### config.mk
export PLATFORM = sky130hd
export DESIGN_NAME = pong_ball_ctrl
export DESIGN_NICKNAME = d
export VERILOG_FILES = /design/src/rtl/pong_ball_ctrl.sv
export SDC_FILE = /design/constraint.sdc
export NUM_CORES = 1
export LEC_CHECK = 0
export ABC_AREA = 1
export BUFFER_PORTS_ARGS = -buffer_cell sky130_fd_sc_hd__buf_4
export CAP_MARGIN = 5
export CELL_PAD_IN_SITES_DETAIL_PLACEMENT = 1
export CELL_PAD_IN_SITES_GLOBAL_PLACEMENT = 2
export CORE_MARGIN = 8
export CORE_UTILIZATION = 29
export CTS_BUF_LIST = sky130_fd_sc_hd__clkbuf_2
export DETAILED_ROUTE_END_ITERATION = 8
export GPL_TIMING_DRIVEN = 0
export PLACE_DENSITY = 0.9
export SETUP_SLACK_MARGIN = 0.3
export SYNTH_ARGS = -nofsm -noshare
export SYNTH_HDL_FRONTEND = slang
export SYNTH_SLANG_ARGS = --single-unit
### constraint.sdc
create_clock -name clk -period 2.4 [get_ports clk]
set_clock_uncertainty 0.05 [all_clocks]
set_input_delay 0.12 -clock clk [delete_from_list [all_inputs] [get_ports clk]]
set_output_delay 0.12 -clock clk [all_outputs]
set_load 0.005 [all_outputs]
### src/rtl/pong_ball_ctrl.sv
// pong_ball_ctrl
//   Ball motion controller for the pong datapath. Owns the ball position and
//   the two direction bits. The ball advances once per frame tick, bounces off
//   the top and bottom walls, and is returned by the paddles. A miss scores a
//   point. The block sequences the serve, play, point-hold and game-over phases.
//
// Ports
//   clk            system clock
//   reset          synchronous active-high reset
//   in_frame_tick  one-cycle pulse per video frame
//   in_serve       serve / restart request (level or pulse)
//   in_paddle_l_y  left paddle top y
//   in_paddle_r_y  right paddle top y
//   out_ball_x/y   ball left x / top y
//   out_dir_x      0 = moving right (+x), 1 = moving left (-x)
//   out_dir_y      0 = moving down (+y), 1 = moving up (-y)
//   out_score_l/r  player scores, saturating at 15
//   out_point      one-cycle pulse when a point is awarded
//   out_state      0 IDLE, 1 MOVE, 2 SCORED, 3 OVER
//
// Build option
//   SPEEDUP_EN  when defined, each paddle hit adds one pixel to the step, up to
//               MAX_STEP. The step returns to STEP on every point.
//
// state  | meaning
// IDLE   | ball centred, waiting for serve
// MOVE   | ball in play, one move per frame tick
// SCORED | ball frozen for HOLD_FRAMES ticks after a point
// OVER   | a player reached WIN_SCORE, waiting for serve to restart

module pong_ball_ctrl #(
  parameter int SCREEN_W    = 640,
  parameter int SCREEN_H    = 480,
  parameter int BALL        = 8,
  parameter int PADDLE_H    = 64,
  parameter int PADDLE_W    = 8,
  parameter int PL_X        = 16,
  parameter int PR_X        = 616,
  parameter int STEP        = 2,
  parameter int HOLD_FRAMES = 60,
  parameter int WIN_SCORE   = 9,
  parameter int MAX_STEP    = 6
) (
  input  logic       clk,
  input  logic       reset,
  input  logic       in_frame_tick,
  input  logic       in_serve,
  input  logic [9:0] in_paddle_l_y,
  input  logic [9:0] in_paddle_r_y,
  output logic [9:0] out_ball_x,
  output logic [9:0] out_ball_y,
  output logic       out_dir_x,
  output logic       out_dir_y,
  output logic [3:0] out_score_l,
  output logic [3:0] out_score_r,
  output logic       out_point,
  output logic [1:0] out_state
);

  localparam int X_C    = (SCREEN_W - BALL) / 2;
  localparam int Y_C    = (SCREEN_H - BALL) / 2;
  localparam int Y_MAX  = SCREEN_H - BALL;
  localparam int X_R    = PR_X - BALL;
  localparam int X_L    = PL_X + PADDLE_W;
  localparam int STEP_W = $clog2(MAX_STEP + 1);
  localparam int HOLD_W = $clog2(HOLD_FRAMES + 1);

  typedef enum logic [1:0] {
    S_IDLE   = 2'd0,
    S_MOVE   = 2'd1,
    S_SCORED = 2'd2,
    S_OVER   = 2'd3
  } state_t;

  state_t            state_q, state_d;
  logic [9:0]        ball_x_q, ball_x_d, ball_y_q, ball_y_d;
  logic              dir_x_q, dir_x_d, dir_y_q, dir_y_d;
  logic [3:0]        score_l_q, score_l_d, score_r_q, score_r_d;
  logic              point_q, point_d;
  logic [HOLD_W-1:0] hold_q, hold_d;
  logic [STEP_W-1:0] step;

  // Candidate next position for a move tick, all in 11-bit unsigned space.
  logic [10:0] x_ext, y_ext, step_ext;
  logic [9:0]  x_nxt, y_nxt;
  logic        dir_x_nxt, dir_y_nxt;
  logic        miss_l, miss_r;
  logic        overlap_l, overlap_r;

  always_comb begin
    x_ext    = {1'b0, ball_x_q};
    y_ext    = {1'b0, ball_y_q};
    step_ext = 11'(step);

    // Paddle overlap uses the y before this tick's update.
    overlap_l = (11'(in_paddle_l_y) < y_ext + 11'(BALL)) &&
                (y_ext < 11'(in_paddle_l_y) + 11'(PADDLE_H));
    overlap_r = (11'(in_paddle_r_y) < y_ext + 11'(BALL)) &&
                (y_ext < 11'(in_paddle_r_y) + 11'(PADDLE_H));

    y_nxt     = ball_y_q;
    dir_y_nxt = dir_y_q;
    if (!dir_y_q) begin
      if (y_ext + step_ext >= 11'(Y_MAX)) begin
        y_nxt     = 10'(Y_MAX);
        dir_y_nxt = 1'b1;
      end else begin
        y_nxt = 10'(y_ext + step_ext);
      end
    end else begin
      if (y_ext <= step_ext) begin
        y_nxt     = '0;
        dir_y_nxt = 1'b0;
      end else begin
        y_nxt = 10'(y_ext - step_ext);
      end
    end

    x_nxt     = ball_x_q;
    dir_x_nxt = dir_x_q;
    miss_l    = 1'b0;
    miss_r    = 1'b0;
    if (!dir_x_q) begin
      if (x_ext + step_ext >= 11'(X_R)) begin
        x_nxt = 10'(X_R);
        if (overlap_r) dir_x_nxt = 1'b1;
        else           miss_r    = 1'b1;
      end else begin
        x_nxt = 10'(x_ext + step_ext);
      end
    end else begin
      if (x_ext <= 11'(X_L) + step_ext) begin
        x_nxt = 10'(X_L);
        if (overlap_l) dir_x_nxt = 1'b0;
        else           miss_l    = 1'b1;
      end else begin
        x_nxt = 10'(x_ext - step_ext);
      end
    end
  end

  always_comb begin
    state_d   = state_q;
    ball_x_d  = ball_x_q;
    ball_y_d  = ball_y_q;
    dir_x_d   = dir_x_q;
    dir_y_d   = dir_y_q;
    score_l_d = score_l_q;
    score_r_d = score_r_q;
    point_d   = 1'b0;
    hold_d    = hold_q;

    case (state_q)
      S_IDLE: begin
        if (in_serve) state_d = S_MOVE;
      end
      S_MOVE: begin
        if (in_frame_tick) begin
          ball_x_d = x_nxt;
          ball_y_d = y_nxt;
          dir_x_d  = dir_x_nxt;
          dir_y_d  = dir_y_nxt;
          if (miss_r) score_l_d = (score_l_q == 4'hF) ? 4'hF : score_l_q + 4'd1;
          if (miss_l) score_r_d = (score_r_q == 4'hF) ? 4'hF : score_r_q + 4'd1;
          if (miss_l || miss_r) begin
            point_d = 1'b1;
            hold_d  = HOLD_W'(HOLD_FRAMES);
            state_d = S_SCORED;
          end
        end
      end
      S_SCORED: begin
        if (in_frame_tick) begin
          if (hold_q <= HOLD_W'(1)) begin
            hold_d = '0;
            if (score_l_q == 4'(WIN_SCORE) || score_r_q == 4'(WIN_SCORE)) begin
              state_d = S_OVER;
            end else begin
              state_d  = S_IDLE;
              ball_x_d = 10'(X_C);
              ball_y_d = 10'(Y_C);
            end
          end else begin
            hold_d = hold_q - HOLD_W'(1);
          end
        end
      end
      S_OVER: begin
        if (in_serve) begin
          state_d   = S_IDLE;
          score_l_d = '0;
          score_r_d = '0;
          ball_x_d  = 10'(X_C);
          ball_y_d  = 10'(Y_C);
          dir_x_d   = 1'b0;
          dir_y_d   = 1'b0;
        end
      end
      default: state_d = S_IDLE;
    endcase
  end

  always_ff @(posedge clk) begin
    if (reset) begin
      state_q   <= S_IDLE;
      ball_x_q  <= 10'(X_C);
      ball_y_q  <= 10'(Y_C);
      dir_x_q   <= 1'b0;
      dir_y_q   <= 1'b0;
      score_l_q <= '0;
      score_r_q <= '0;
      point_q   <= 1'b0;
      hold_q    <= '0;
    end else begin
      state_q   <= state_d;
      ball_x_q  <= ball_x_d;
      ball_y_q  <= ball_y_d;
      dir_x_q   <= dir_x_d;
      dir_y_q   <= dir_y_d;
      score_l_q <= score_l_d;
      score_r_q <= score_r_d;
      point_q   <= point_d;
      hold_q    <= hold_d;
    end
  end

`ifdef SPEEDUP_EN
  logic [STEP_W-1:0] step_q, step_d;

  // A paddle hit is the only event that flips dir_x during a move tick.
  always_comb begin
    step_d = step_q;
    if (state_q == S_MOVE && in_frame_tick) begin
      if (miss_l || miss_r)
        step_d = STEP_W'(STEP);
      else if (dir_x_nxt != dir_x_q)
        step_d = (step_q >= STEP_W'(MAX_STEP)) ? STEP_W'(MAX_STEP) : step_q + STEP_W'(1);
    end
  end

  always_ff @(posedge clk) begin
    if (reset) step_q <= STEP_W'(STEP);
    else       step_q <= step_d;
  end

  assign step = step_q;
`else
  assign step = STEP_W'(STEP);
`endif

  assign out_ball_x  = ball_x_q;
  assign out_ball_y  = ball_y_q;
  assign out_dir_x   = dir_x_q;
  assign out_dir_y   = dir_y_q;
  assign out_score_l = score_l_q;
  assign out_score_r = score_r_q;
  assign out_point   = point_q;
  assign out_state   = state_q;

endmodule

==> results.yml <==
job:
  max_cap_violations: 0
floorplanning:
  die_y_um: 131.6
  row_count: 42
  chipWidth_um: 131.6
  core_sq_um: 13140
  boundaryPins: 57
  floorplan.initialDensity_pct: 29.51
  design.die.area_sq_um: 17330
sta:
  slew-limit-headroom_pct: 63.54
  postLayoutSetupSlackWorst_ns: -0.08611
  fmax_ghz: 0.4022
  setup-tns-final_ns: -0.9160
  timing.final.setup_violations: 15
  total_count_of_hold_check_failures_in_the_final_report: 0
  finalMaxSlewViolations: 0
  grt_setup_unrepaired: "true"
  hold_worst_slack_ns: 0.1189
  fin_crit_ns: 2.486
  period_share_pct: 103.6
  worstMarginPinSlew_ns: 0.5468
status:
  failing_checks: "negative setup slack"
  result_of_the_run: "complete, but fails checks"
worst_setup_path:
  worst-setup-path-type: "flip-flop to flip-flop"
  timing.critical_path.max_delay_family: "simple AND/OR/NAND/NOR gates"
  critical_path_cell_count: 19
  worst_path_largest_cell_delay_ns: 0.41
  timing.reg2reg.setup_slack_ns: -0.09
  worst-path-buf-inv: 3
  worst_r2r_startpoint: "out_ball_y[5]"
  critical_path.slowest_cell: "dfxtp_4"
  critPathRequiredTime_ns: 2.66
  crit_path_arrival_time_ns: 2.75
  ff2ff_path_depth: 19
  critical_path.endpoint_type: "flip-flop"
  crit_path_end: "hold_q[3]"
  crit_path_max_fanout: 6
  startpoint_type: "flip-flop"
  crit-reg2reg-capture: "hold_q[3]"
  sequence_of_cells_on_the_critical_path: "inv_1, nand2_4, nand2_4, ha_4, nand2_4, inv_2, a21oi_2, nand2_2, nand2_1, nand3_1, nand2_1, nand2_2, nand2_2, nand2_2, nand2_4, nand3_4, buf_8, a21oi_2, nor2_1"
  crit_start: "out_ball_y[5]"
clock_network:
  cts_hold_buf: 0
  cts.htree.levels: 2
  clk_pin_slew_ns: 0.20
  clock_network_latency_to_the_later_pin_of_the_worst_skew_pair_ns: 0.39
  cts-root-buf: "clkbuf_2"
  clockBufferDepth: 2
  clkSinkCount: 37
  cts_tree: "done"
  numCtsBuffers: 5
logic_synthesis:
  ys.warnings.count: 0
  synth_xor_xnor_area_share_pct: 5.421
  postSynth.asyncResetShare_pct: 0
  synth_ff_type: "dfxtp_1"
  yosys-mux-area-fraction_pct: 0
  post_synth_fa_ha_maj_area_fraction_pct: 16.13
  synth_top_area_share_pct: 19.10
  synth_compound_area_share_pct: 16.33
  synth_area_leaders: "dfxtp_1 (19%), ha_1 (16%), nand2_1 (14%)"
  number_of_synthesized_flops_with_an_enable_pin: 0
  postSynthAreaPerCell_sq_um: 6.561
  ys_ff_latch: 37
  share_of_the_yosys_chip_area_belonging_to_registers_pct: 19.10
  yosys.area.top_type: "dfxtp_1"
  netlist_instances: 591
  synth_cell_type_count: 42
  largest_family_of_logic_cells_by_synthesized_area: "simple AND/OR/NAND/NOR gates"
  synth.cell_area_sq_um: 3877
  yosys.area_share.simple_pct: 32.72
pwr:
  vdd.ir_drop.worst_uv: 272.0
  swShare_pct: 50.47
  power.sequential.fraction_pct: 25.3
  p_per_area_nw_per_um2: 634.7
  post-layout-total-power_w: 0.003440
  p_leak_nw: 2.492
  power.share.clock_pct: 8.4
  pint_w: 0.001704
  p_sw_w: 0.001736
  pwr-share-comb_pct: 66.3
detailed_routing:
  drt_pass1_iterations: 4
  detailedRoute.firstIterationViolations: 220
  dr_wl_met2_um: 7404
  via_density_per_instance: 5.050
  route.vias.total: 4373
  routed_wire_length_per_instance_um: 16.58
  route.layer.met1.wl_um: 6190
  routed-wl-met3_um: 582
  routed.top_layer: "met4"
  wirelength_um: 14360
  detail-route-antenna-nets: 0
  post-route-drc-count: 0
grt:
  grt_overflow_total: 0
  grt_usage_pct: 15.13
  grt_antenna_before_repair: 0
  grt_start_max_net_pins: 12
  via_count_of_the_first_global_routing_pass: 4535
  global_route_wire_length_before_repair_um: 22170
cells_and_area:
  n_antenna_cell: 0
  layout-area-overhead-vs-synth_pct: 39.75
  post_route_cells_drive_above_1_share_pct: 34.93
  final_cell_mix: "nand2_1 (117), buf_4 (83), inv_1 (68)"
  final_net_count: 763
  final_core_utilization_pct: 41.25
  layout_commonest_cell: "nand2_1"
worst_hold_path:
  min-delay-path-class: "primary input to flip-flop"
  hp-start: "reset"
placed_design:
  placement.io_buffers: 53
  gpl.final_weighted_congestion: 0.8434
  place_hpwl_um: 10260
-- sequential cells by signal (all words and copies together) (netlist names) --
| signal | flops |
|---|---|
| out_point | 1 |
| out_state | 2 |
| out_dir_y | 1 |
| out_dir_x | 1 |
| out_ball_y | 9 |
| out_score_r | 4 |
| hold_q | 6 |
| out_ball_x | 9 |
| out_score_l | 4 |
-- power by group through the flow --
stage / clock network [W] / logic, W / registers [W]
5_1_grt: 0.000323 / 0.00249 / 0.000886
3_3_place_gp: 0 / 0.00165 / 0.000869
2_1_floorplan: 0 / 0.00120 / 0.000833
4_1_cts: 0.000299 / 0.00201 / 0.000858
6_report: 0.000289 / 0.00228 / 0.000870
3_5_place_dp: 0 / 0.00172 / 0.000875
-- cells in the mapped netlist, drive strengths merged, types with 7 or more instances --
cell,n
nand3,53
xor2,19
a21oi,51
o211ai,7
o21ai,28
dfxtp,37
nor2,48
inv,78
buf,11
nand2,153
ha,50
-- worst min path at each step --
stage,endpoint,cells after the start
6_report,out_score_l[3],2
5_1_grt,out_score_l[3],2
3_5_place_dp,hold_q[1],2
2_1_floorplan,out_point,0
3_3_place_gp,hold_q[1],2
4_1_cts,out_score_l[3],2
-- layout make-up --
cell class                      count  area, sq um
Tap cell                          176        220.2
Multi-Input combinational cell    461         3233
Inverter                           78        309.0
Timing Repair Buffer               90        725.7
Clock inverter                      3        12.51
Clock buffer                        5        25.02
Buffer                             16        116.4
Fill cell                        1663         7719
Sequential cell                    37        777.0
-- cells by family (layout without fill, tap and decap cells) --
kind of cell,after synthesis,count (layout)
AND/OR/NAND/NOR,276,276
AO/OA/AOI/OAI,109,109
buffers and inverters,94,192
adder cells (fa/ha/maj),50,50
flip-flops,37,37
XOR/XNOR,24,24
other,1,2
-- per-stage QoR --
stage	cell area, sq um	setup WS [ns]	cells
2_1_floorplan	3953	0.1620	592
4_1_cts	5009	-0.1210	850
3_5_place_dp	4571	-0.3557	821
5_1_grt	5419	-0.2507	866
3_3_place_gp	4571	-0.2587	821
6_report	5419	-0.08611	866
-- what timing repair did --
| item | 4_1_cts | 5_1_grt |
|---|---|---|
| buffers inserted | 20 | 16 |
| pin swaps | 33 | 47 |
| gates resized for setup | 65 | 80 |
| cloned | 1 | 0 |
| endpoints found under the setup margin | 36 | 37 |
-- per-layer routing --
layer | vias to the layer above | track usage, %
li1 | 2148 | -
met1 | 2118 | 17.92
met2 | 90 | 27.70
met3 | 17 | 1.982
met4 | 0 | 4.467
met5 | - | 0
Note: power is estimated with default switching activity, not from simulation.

_ _ _ _ _

* _WORK INSTRUCTION_
Given the data above, transcribe exactly the lines from the one containing "postSynthAreaPerCell_sq_um: 6.561" down to the one containing "pint_w: 0.001704", and no others.

* _ANSWER FOR THE TASK_
  postSynthAreaPerCell_sq_um: 6.561
  ys_ff_latch: 37
  share_of_the_yosys_chip_area_belonging_to_registers_pct: 19.10
  yosys.area.top_type: "dfxtp_1"
  netlist_instances: 591
  synth_cell_type_count: 42
  largest_family_of_logic_cells_by_synthesized_area: "simple AND/OR/NAND/NOR gates"
  synth.cell_area_sq_um: 3877
  yosys.area_share.simple_pct: 32.72
pwr:
  vdd.ir_drop.worst_uv: 272.0
  swShare_pct: 50.47
  power.sequential.fraction_pct: 25.3
  p_per_area_nw_per_um2: 634.7
  post-layout-total-power_w: 0.003440
  p_leak_nw: 2.492
  power.share.clock_pct: 8.4
  pint_w: 0.001704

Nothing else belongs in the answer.